### Activity
What you give must be exactly the lines of the material from the first through the line that contains "the same cycle.", inclusive, and no others.

»»

$ cat config.mk
export PLATFORM = sky130hd
export DESIGN_NAME = led7seg_scan
export DESIGN_NICKNAME = d
export VERILOG_FILES = /design/src/rtl/led7seg_pkg.sv /design/src/rtl/led7seg_dec.sv /design/src/rtl/led7seg_scan.sv
export SDC_FILE = /design/constraint.sdc
export NUM_CORES = 1
export LEC_CHECK = 0
export BUFFER_PORTS_ARGS = -buffer_cell sky130_fd_sc_hd__buf_2
export CAP_MARGIN = 0
export CORE_UTILIZATION = 62
export DETAILED_ROUTE_END_ITERATION = 6
export PLACE_DENSITY = 0.94
export SLEW_MARGIN = 30
export SYNTH_ARGS = -nofsm -noshare
export SYNTH_HDL_FRONTEND = slang
export SYNTH_SLANG_ARGS = --single-unit
$ cat constraint.sdc
create_clock -name CLK -period 3.7 [get_ports CLK]
set_input_delay 0.74 -clock CLK [delete_from_list [all_inputs] [get_ports CLK]]
set_output_delay 0.74 -clock CLK [all_outputs]
set_load 0.01 [all_outputs]
$ cat src/rtl/led7seg_pkg.sv
// Shared constants and types for the four-digit multiplexed 7-segment scanner.
// Glyphs are active-low, bit order g..a.
package led7seg_pkg;

    localparam logic [7:0] SEG_OFF = 8'hFF;
    localparam logic [3:0] SA_OFF  = 4'b1111;
    localparam logic [6:0] SEG_NONE = 7'h7F;

    localparam logic [6:0] GLYPH_0 = 7'h40;
    localparam logic [6:0] GLYPH_1 = 7'h79;
    localparam logic [6:0] GLYPH_2 = 7'h24;
    localparam logic [6:0] GLYPH_3 = 7'h30;
    localparam logic [6:0] GLYPH_4 = 7'h19;
    localparam logic [6:0] GLYPH_5 = 7'h12;
    localparam logic [6:0] GLYPH_6 = 7'h02;
    localparam logic [6:0] GLYPH_7 = 7'h78;
    localparam logic [6:0] GLYPH_8 = 7'h00;
    localparam logic [6:0] GLYPH_9 = 7'h10;
    localparam logic [6:0] GLYPH_A = 7'h08;
    localparam logic [6:0] GLYPH_B = 7'h03;
    localparam logic [6:0] GLYPH_C = 7'h46;
    localparam logic [6:0] GLYPH_D = 7'h21;
    localparam logic [6:0] GLYPH_E = 7'h06;
    localparam logic [6:0] GLYPH_F = 7'h0E;

    typedef enum logic {
        SHOW  = 1'b0,
        BLANK = 1'b1
    } scan_state_t;

endpackage

$ cat src/rtl/led7seg_dec.sv
// Combinational hex to active-low 7-segment decoder (g..a), no latency.
// No flow control; output follows input in the same cycle.
module led7seg_dec (
    input  logic [3:0] value,
    output logic [6:0] seg
);
    import led7seg_pkg::*;

    always_comb begin
        seg = GLYPH_0;
        case (value)
            4'h0: seg = GLYPH_0;
            4'h1: seg = GLYPH_1;
            4'h2: seg = GLYPH_2;
            4'h3: seg = GLYPH_3;
            4'h4: seg = GLYPH_4;
            4'h5: seg = GLYPH_5;
            4'h6: seg = GLYPH_6;
            4'h7: seg = GLYPH_7;
            4'h8: seg = GLYPH_8;
            4'h9: seg = GLYPH_9;
            4'hA: seg = GLYPH_A;
            4'hB: seg = GLYPH_B;
            4'hC: seg = GLYPH_C;
            4'hD: seg = GLYPH_D;
            4'hE: seg = GLYPH_E;
            4'hF: seg = GLYPH_F;
            default: seg = GLYPH_0;
        endcase
    end

endmodule

$ cat src/rtl/led7seg_scan.sv
// Four-digit multiplexed 7-segment scanner with blanking gap; outputs registered (1 cycle).
// Writes always accepted, no back-pressure. Define LED7SEG_LZB_EN for leading-zero blanking.
module led7seg_scan #(
    parameter int SCAN_DIV  = 50000,
    parameter int BLANK_CYC = 16
) (
    input  logic       CLK,
    input  logic       RST_N,
    input  logic       EN,
    input  logic       WE,
    input  logic [1:0] WADDR,
    input  logic [3:0] WDATA,
    input  logic       WDP,
    output logic [3:0] SA,
    output logic [7:0] LED
);
    import led7seg_pkg::*;

    localparam int CW = (SCAN_DIV > 1) ? $clog2(SCAN_DIV) : 1;
    localparam logic [CW-1:0] SHOW_LAST  = CW'(SCAN_DIV - 1);
    localparam logic [CW-1:0] BLANK_LAST = CW'(BLANK_CYC - 1);

    scan_state_t     state, state_nxt;
    logic [CW-1:0]   cnt, cnt_nxt;
    logic [1:0]      idx, idx_nxt;
    logic [3:0][3:0] val;
    logic [3:0]      dp;
    logic [6:0]      seg;
    logic            lead_zero;
    logic [3:0]      sa_nxt;
    logic [7:0]      led_nxt;

    always_ff @(posedge CLK) begin
        if (!RST_N) begin
            state <= SHOW;
            cnt   <= '0;
            idx   <= '0;
        end else begin
            state <= state_nxt;
            cnt   <= cnt_nxt;
            idx   <= idx_nxt;
        end
    end

    always_comb begin
        state_nxt = state;
        cnt_nxt   = cnt + 1'b1;
        idx_nxt   = idx;
        case (state)
            SHOW: begin
                if (cnt == SHOW_LAST) begin
                    state_nxt = BLANK;
                    cnt_nxt   = '0;
                end
            end
            BLANK: begin
                if (cnt == BLANK_LAST) begin
                    state_nxt = SHOW;
                    cnt_nxt   = '0;
                    idx_nxt   = idx + 2'd1;
                end
            end
            default: begin
                state_nxt = SHOW;
                cnt_nxt   = '0;
            end
        endcase
    end

    always_ff @(posedge CLK) begin
        if (!RST_N) begin
            val <= '0;
            dp  <= '0;
        end else if (WE) begin
            val[WADDR] <= WDATA;
            dp[WADDR]  <= WDP;
        end
    end

    led7seg_dec u_dec (
        .value (val[idx]),
        .seg   (seg)
    );

`ifdef LED7SEG_LZB_EN
    // A digit is a leading zero when it and every more-significant digit are 0.
    always_comb begin
        lead_zero = (idx != 2'd0);
        for (int i = 0; i < 4; i++) begin
            if (i >= int'(idx) && val[i] != 4'h0) begin
                lead_zero = 1'b0;
            end
        end
    end
`else
    assign lead_zero = 1'b0;
`endif

    always_comb begin
        sa_nxt  = SA_OFF;
        led_nxt = SEG_OFF;
        if (state == SHOW && EN) begin
            sa_nxt  = ~(4'b0001 << idx);
            led_nxt = {~dp[idx], (lead_zero ? SEG_NONE : seg)};
        end
    end

    always_ff @(posedge CLK) begin
        if (!RST_N) begin
            SA  <= SA_OFF;
            LED <= SEG_OFF;
        end else begin
            SA  <= sa_nxt;
            LED <= led_nxt;
        end
    end

endmodule
Yosys cells after proc, flatten, opt, wreduce, memory -nomap -nowiden

Memories as Yosys holds them, arrays and structs flattened. A register that Yosys moved wholly into a read port is not among the register bits.
Cells that the tools add are included.

Bits in registers: 51
Bits in read-only memories: 112
Input bits: 11
Output and inout port bits: 12
Logic and storage cells: 43
Memories kept: 1

$add $sub $neg: 2
$lt $le $gt $ge: 3
Eq/ne operators: 2
Shift operators: 1
Muxes and demuxes: 16
Bitwise logic cells: 3
Reductions and logical operators: 5

Memories:

| memory          | depth | width | read ports | clocked after memory_dff | write ports | RTL line          | text |
|---|---|---|---|---|---|---|---|
| (no name shown) | 16    | 7     | 1          | 1                        | 0           | led7seg_dec.sv:11 | `case (value)` |

Operator list:

| kind                    | count |
|---|---|
| $mux W16                | 2 |
| $pmux W16 S2            | 1 |
| $add A16 B1 Y16 const B | 1 |
| $bwmux W16              | 1 |
| $eq A16 B16 Y1 const B  | 1 |
| $eq A16 B4 Y1 const B   | 1 |
| $bmux W4 S2             | 1 |
| $demux W4 S2            | 1 |
| $mux W4                 | 2 |
| $lt A2 B3 Y1 const B    | 2 |
| $bwmux W4               | 1 |
| $mux W1                 | 4 |
| $not A4 Y4              | 1 |
| $reduce_and A2 Y1       | 2 |
| $shl A1 B2 Y4 const A   | 1 |
| $add A2 B1 Y2 const B   | 1 |
| $bmux W1 S2             | 1 |
| $demux W1 S2            | 1 |
| $ge A2 B1 Y1 const B    | 1 |
| $logic_and A1 B1 Y1     | 2 |
| $not A1 Y1              | 2 |
| $pmux W1 S2             | 1 |
| $logic_not A1 Y1        | 1 |

Logic depth before layout (Yosys ltp)

Depth in word-level cells: 5
Depth in mapped cells: 8

Modules after synthesis

From an unflattened synthesis, not the netlist that was laid out.

Cell total of the unflattened synthesis: 237
Area total of the unflattened synthesis: 2382.3 um2

By module, submodules not included:

| module       | times used | cells an instance | area an instance (um2) |
|---|---|---|---|
| led7seg_scan | 1          | 202               | 2112.0 |
| led7seg_dec  | 1          | 35                | 270.3 |

Least setup slack after synthesis

Ideal clock, no wire load.

Kind: register to register
Start: reg idx[0]
End: reg LED[1]
Arrival time: 1736 ps
Required time: 3564 ps
Setup slack: 1827 ps
Stages on the path, launching flop included: 7
Buffers on the path: 1
Clock period less this slack: 1873 ps
Path through: dfxtp_1 > buf_2 > mux4_2 > inv_1 > ha_1 > o211ai_1 > nand3_1

Cells in the longest elaborated chain, start to end: 2

Ends and longest elaborated chain:

| item                          | RTL line           | text |
|---|---|---|
| from (decl)                   | led7seg_scan.sv:25 | `logic [1:0] idx, idx_nxt;` |
| from (signal assigned)        | led7seg_scan.sv:41 | `idx <= idx_nxt;` |
| $bmux W4 S2                   | led7seg_scan.sv:81 | `.value (val[idx]),` |
| $mux W4 (implied by the code) | led7seg_scan.sv:81 |  |
| to (decl)                     | led7seg_scan.sv:15 | `output logic [7:0] LED` |

No other way between the ends. The select of a mux whose other input is x is not followed.
A chain may end at the register's enable or synchronous reset.

Worst setup path in the final report

Start: reg idx[0]
End: reg LED[3]

The elaborated chain is that of the path after synthesis.

==> results.py <==
metrics = {
    "detailed_routing": {
        "dr.first_iter.drc_count": 166,
        "via_per_inst": 5.88,
        "final_antenna_net_count": 0,
        "drt_wl_total_um": 4230,
        "post-route-drc-count": 0,
        "vias": 1763,
        "wire_per_inst_um": 14.1,
        "dr.pass1.iters": 4,
    },
    "run_status": {
        "status": "complete, no violations",
    },
    "floorplan": {
        "dieArea_um2": 3940,
        "die_y_um": 62.8,
        "ios": 23,
        "initial_core_util_pct": 66.6,
        "die_x_um": 62.8,
        "fp-row-count": 21,
        "core_area_um2": 3440,
    },
    "power": {
        "power_leakage_nw": 0.969,
        "swShare_pct": 21.3,
        "p_total_mw": 1.10,
        "switchingPower_mw": 0.233,
        "p_seq_share_pct": 52.2,
        "p_per_area_nw_per_um2": 428,
        "p_comb_share_pct": 6.2,
        "p_int_mw": 0.862,
        "vdd_drop_max_mv": 0.314,
        "power.share.clock_pct": 41.6,
    },
    "synthesis": {
        "ys_async_sr_fraction_pct": 0,
        "syn-cell-area_um2": 2290,
        "synth_top_family_by_area": "simple AND/OR/NAND/NOR gates",
        "syn-instance-count": 233,
        "ys_seq_elements": 51,
        "postSynthAreaPerCell_um2": 9.83,
        "synth-xor-area-share_pct": 4.59,
        "synth-edff-count": 0,
        "ys_seq_area_share_pct": 44.6,
        "ys_types": 39,
        "syn_nets": 255,
        "synthMuxAreaShare_pct": 15.0,
        "synthFlopType": "dfxtp_1",
        "synth-simple-area-share_pct": 20.1,
        "synthAdderAreaFrac_pct": 6.01,
        "synth_compound_area_share_pct": 6.44,
        "yosys_warnings": 0,
    },
    "sta": {
        "relSlewSlack_pct": 53.3,
        "tightestPinTransition_ns": 0.700,
        "whs_ns": 0.504,
        "fin_setup_tns_ns": 0,
        "hold_violations": 0,
        "rsz0062_at_grt": "false",
        "setup_ws_ns": 1.52,
        "period_share_pct": 58.8,
        "fmax_mhz": 460,
        "period_minus_slack_ns": 2.18,
        "finClkSkew_ns": 0.00862,
        "slew_violations": 0,
        "setup_violations": 0,
    },
    "critical_path": {
        "rr_worst_depth": 7,
        "slowest_stage": "dfxtp_1",
        "cpMostUsedCell": "inv_1",
        "cp_max_fo": 10,
        "slowest_delay_ns": 0.65,
        "cp_top_family": "multiplexers",
        "path_class": "reg -> reg",
        "cp.depth": 7,
        "end_kind": "register",
        "crit_buf_inv": 2,
        "cp.required_ns": 3.94,
        "start_kind": "register",
        "cp_cell_sequence": "mux4_2 -> inv_1 -> ha_1 -> inv_1 -> mux2i_1 -> nor3b_1 -> a31oi_1",
        "worstPathArrival_ns": 2.42,
    },
    "flow_run": {
        "max-cap-violations": 0,
    },
    "layout": {
        "final_nets": 275,
        "stdcell_count": 300,
        "diodes": 0,
        "final_cell_mix": "dfxtp_1 (51), mux2i_1 (23), nor2_1 (22), buf_2 (22), nor3_1 (17)",
        "layout-drive-gt1-share_pct": 16.9,
        "area_delta_synth_final_pct": 11.7,
        "mostFrequentLayoutCell": "dfxtp_1",
    },
    "clocking": {
        "cts_tree": "built",
        "clkTransAtPathRegs_ns": 0.09,
        "ctsHoldBuffers": 0,
        "cts_setup_buffers": 0,
        "cts_resized": 0,
        "clk_path_buf_depth": 2,
        "clkLatencyLatePin_ns": 0.31,
        "htreeDepth": 2,
        "cts.sinks": 51,
        "cts_buffers": 5,
        "cts-root-buf": "clkbuf_8",
    },
    "placed_design": {
        "pre_cts_ws_ns": 1.53,
        "gp_congestion": 0.870,
        "place_inst": 292,
        "dpl.hpwl_um": 2800,
        "io_buffer_count": 22,
    },
    "hold_path": {
        "whs_path_depth": 1,
        "worst_hold_path_type": "reg -> reg",
    },
    "global_routing": {
        "antenna_found_initial": 0,
        "grt_first_pass_wirelength_um": 7260,
        "grt_pass1_vias": 1687,
        "grt_max_degree": 39,
        "grt_usage_pct": 23.4,
        "grt-ovfl-total": 0,
    },
}
layout make-up:
class / instances / area (µm²)
well taps: 46 / 57.6
fillers: 231 / 882
clock inverters: 3 / 67.6
clock buffers: 5 / 68.8
repair buffers: 22 / 110
inverters: 10 / 37.5
multi-input cells: 163 / 1200
flip-flops and latches: 51 / 1020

««

### Finished exercise
$ cat config.mk
export PLATFORM = sky130hd
export DESIGN_NAME = led7seg_scan
export DESIGN_NICKNAME = d
export VERILOG_FILES = /design/src/rtl/led7seg_pkg.sv /design/src/rtl/led7seg_dec.sv /design/src/rtl/led7seg_scan.sv
export SDC_FILE = /design/constraint.sdc
export NUM_CORES = 1
export LEC_CHECK = 0
export BUFFER_PORTS_ARGS = -buffer_cell sky130_fd_sc_hd__buf_2
export CAP_MARGIN = 0
export CORE_UTILIZATION = 62
export DETAILED_ROUTE_END_ITERATION = 6
export PLACE_DENSITY = 0.94
export SLEW_MARGIN = 30
export SYNTH_ARGS = -nofsm -noshare
export SYNTH_HDL_FRONTEND = slang
export SYNTH_SLANG_ARGS = --single-unit
$ cat constraint.sdc
create_clock -name CLK -period 3.7 [get_ports CLK]
set_input_delay 0.74 -clock CLK [delete_from_list [all_inputs] [get_ports CLK]]
set_output_delay 0.74 -clock CLK [all_outputs]
set_load 0.01 [all_outputs]
$ cat src/rtl/led7seg_pkg.sv
// Shared constants and types for the four-digit multiplexed 7-segment scanner.
// Glyphs are active-low, bit order g..a.
package led7seg_pkg;

    localparam logic [7:0] SEG_OFF = 8'hFF;
    localparam logic [3:0] SA_OFF  = 4'b1111;
    localparam logic [6:0] SEG_NONE = 7'h7F;

    localparam logic [6:0] GLYPH_0 = 7'h40;
    localparam logic [6:0] GLYPH_1 = 7'h79;
    localparam logic [6:0] GLYPH_2 = 7'h24;
    localparam logic [6:0] GLYPH_3 = 7'h30;
    localparam logic [6:0] GLYPH_4 = 7'h19;
    localparam logic [6:0] GLYPH_5 = 7'h12;
    localparam logic [6:0] GLYPH_6 = 7'h02;
    localparam logic [6:0] GLYPH_7 = 7'h78;
    localparam logic [6:0] GLYPH_8 = 7'h00;
    localparam logic [6:0] GLYPH_9 = 7'h10;
    localparam logic [6:0] GLYPH_A = 7'h08;
    localparam logic [6:0] GLYPH_B = 7'h03;
    localparam logic [6:0] GLYPH_C = 7'h46;
    localparam logic [6:0] GLYPH_D = 7'h21;
    localparam logic [6:0] GLYPH_E = 7'h06;
    localparam logic [6:0] GLYPH_F = 7'h0E;

    typedef enum logic {
        SHOW  = 1'b0,
        BLANK = 1'b1
    } scan_state_t;

endpackage

$ cat src/rtl/led7seg_dec.sv
// Combinational hex to active-low 7-segment decoder (g..a), no latency.
// No flow control; output follows input in the same cycle.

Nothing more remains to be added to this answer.